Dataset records
## src/rtl/mem_access_arbiter.sv

```systemverilog
// mem_access_arbiter: shares one data-memory port between instruction fetch and load/store, faulting bad accesses.
// Optional round-robin tie-breaking is enabled by defining MEM_ARB_ROUND_ROBIN_EN; otherwise data wins ties.
module mem_access_arbiter #(
  parameter logic [31:0] BASE_ADDR = 32'h8000_0000,
  parameter int unsigned MEM_SIZE  = 8192
) (
  input  logic        clk,
  input  logic        rst_n,
  input  logic        if_req_i,
  input  logic [31:0] if_addr_i,
  output logic        if_ack_o,
  output logic [31:0] if_rdata_o,
  output logic        if_err_o,
  input  logic        d_req_i,
  input  logic [2:0]  d_write_i,
  input  logic [2:0]  d_read_i,
  input  logic [31:0] d_addr_i,
  input  logic [31:0] d_wdata_i,
  output logic        d_ack_o,
  output logic [31:0] d_rdata_o,
  output logic        d_err_o,
  output logic [31:0] mem_addr_o,
  output logic [2:0]  mem_write_o,
  output logic [2:0]  mem_read_o,
  output logic [31:0] mem_wdata_o,
  input  logic [31:0] mem_rdata_i
);
  localparam logic [32:0] LIMIT = {1'b0, BASE_ADDR} + 33'(MEM_SIZE) * 33'd4;
  typedef enum logic [1:0] {IDLE, ACCESS, RESP} state_e;
  state_e      state_q, state_d;
  logic        owner_q;
  logic [31:0] addr_q, wdata_q, rdata_q;
  logic [2:0]  write_q, read_q;
  logic        err_q;
  logic        grant, sel_d, sel_err, noop, skip;
  logic        in_win, half, word, d_fault, if_fault;
  logic [31:0] sel_addr;
`ifdef MEM_ARB_ROUND_ROBIN_EN
  logic        last_d_q;
`endif
  // pick the requester to latch: any pending one from IDLE, only the other one from RESP
  always_comb begin
    grant = 1'b0;
    sel_d = 1'b0;
    if (state_q == IDLE) begin
      grant = if_req_i | d_req_i;
`ifdef MEM_ARB_ROUND_ROBIN_EN
      sel_d = d_req_i & (~if_req_i | ~last_d_q);
`else
      sel_d = d_req_i;
`endif
    end else if (state_q == RESP) begin
      grant = owner_q ? if_req_i : d_req_i;
      sel_d = ~owner_q;
    end
  end
  assign sel_addr = sel_d ? d_addr_i : if_addr_i;
  assign in_win   = sel_addr >= BASE_ADDR && {1'b0, sel_addr} < LIMIT;
  assign noop     = sel_d && d_write_i == 3'b000 && d_read_i == 3'b000;
  assign half     = d_write_i == 3'b010 || d_read_i == 3'b010 || d_read_i == 3'b100;
  assign word     = d_write_i == 3'b100 || d_read_i == 3'b101;
  assign d_fault  = !(d_write_i inside {3'b000, 3'b001, 3'b010, 3'b100}) || d_read_i > 3'b101 ||
                    (d_write_i != 3'b000 && d_read_i != 3'b000) || !in_win ||
                    (half && sel_addr[0]) || (word && sel_addr[1:0] != 2'b00);
  assign if_fault = !in_win || sel_addr[1:0] != 2'b00;
  assign sel_err  = sel_d ? (!noop && d_fault) : if_fault;
  assign skip     = sel_err | noop;
  // state register
  always_ff @(posedge clk or negedge rst_n) begin
    if (!rst_n) state_q <= IDLE;
    else state_q <= state_d;
  end
  // faults and no-ops bypass the memory cycle and answer straight away
  always_comb begin
    state_d = grant ? (skip ? RESP : ACCESS) : (state_q == ACCESS ? RESP : IDLE);
  end
  // latch the granted request; read data is captured at the end of the access cycle
  always_ff @(posedge clk or negedge rst_n) begin
    if (!rst_n) begin
      owner_q <= 1'b0;
      addr_q  <= '0;
      write_q <= '0;
      read_q  <= '0;
      wdata_q <= '0;
      err_q   <= 1'b0;
      rdata_q <= '0;
    end else if (grant) begin
      owner_q <= sel_d;
      addr_q  <= sel_addr;
      write_q <= sel_d ? d_write_i : 3'b000;
      read_q  <= sel_d ? d_read_i : 3'b101;
      wdata_q <= sel_d ? d_wdata_i : 32'h0;
      err_q   <= sel_err;
      rdata_q <= '0;
    end else if (state_q == ACCESS) begin
      rdata_q <= mem_rdata_i;
    end
  end
`ifdef MEM_ARB_ROUND_ROBIN_EN
  // winner of the last IDLE arbitration; starts as data so the first tie goes to fetch
  always_ff @(posedge clk or negedge rst_n) begin
    if (!rst_n) last_d_q <= 1'b1;
    else if (grant && state_q == IDLE) last_d_q <= sel_d;
  end
`endif
  // memory port is live only in ACCESS; responses only in RESP
  always_comb begin
    mem_addr_o  = state_q == ACCESS ? addr_q : 32'h0;
    mem_write_o = state_q == ACCESS ? write_q : 3'b000;
    mem_read_o  = state_q == ACCESS ? read_q : 3'b000;
    mem_wdata_o = state_q == ACCESS ? wdata_q : 32'h0;
    d_ack_o     = state_q == RESP && owner_q;
    if_ack_o    = state_q == RESP && !owner_q;
    d_err_o     = d_ack_o && err_q;
    if_err_o    = if_ack_o && err_q;
    d_rdata_o   = d_ack_o ? rdata_q : 32'h0;
    if_rdata_o  = if_ack_o ? rdata_q : 32'h0;
  end
endmodule

```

## EXERCISE OBJECTIVE
Please retype the data above exactly, including every line.

## REPLY TO THE EXERCISE
## src/rtl/mem_access_arbiter.sv

```systemverilog
// mem_access_arbiter: shares one data-memory port between instruction fetch and load/store, faulting bad accesses.
// Optional round-robin tie-breaking is enabled by defining MEM_ARB_ROUND_ROBIN_EN; otherwise data wins ties.
module mem_access_arbiter #(
  parameter logic [31:0] BASE_ADDR = 32'h8000_0000,
  parameter int unsigned MEM_SIZE  = 8192
) (
  input  logic        clk,
  input  logic        rst_n,
  input  logic        if_req_i,
  input  logic [31:0] if_addr_i,
  output logic        if_ack_o,
  output logic [31:0] if_rdata_o,
  output logic        if_err_o,
  input  logic        d_req_i,
  input  logic [2:0]  d_write_i,
  input  logic [2:0]  d_read_i,
  input  logic [31:0] d_addr_i,
  input  logic [31:0] d_wdata_i,
  output logic        d_ack_o,
  output logic [31:0] d_rdata_o,
  output logic        d_err_o,
  output logic [31:0] mem_addr_o,
  output logic [2:0]  mem_write_o,
  output logic [2:0]  mem_read_o,
  output logic [31:0] mem_wdata_o,
  input  logic [31:0] mem_rdata_i
);
  localparam logic [32:0] LIMIT = {1'b0, BASE_ADDR} + 33'(MEM_SIZE) * 33'd4;
  typedef enum logic [1:0] {IDLE, ACCESS, RESP} state_e;
  state_e      state_q, state_d;
  logic        owner_q;
  logic [31:0] addr_q, wdata_q, rdata_q;
  logic [2:0]  write_q, read_q;
  logic        err_q;
  logic        grant, sel_d, sel_err, noop, skip;
  logic        in_win, half, word, d_fault, if_fault;
  logic [31:0] sel_addr;
`ifdef MEM_ARB_ROUND_ROBIN_EN
  logic        last_d_q;
`endif
  // pick the requester to latch: any pending one from IDLE, only the other one from RESP
  always_comb begin
    grant = 1'b0;
    sel_d = 1'b0;
    if (state_q == IDLE) begin
      grant = if_req_i | d_req_i;
`ifdef MEM_ARB_ROUND_ROBIN_EN
      sel_d = d_req_i & (~if_req_i | ~last_d_q);
`else
      sel_d = d_req_i;
`endif
    end else if (state_q == RESP) begin
      grant = owner_q ? if_req_i : d_req_i;
      sel_d = ~owner_q;
    end
  end
  assign sel_addr = sel_d ? d_addr_i : if_addr_i;
  assign in_win   = sel_addr >= BASE_ADDR && {1'b0, sel_addr} < LIMIT;
  assign noop     = sel_d && d_write_i == 3'b000 && d_read_i == 3'b000;
  assign half     = d_write_i == 3'b010 || d_read_i == 3'b010 || d_read_i == 3'b100;
  assign word     = d_write_i == 3'b100 || d_read_i == 3'b101;
  assign d_fault  = !(d_write_i inside {3'b000, 3'b001, 3'b010, 3'b100}) || d_read_i > 3'b101 ||
                    (d_write_i != 3'b000 && d_read_i != 3'b000) || !in_win ||
                    (half && sel_addr[0]) || (word && sel_addr[1:0] != 2'b00);
  assign if_fault = !in_win || sel_addr[1:0] != 2'b00;
  assign sel_err  = sel_d ? (!noop && d_fault) : if_fault;
  assign skip     = sel_err | noop;
  // state register
  always_ff @(posedge clk or negedge rst_n) begin
    if (!rst_n) state_q <= IDLE;
    else state_q <= state_d;
  end
  // faults and no-ops bypass the memory cycle and answer straight away
  always_comb begin
    state_d = grant ? (skip ? RESP : ACCESS) : (state_q == ACCESS ? RESP : IDLE);
  end
  // latch the granted request; read data is captured at the end of the access cycle
  always_ff @(posedge clk or negedge rst_n) begin
    if (!rst_n) begin
      owner_q <= 1'b0;
      addr_q  <= '0;
      write_q <= '0;
      read_q  <= '0;
      wdata_q <= '0;
      err_q   <= 1'b0;
      rdata_q <= '0;
    end else if (grant) begin
      owner_q <= sel_d;
      addr_q  <= sel_addr;
      write_q <= sel_d ? d_write_i : 3'b000;
      read_q  <= sel_d ? d_read_i : 3'b101;
      wdata_q <= sel_d ? d_wdata_i : 32'h0;
      err_q   <= sel_err;
      rdata_q <= '0;
    end else if (state_q == ACCESS) begin
      rdata_q <= mem_rdata_i;
    end
  end
`ifdef MEM_ARB_ROUND_ROBIN_EN
  // winner of the last IDLE arbitration; starts as data so the first tie goes to fetch
  always_ff @(posedge clk or negedge rst_n) begin
    if (!rst_n) last_d_q <= 1'b1;
    else if (grant && state_q == IDLE) last_d_q <= sel_d;
  end
`endif
  // memory port is live only in ACCESS; responses only in RESP
  always_comb begin
    mem_addr_o  = state_q == ACCESS ? addr_q : 32'h0;
    mem_write_o = state_q == ACCESS ? write_q : 3'b000;
    mem_read_o  = state_q == ACCESS ? read_q : 3'b000;
    mem_wdata_o = state_q == ACCESS ? wdata_q : 32'h0;
    d_ack_o     = state_q == RESP && owner_q;
    if_ack_o    = state_q == RESP && !owner_q;
    d_err_o     = d_ack_o && err_q;
    if_err_o    = if_ack_o && err_q;
    d_rdata_o   = d_ack_o ? rdata_q : 32'h0;
    if_rdata_o  = if_ack_o ? rdata_q : 32'h0;
  end
endmodule

```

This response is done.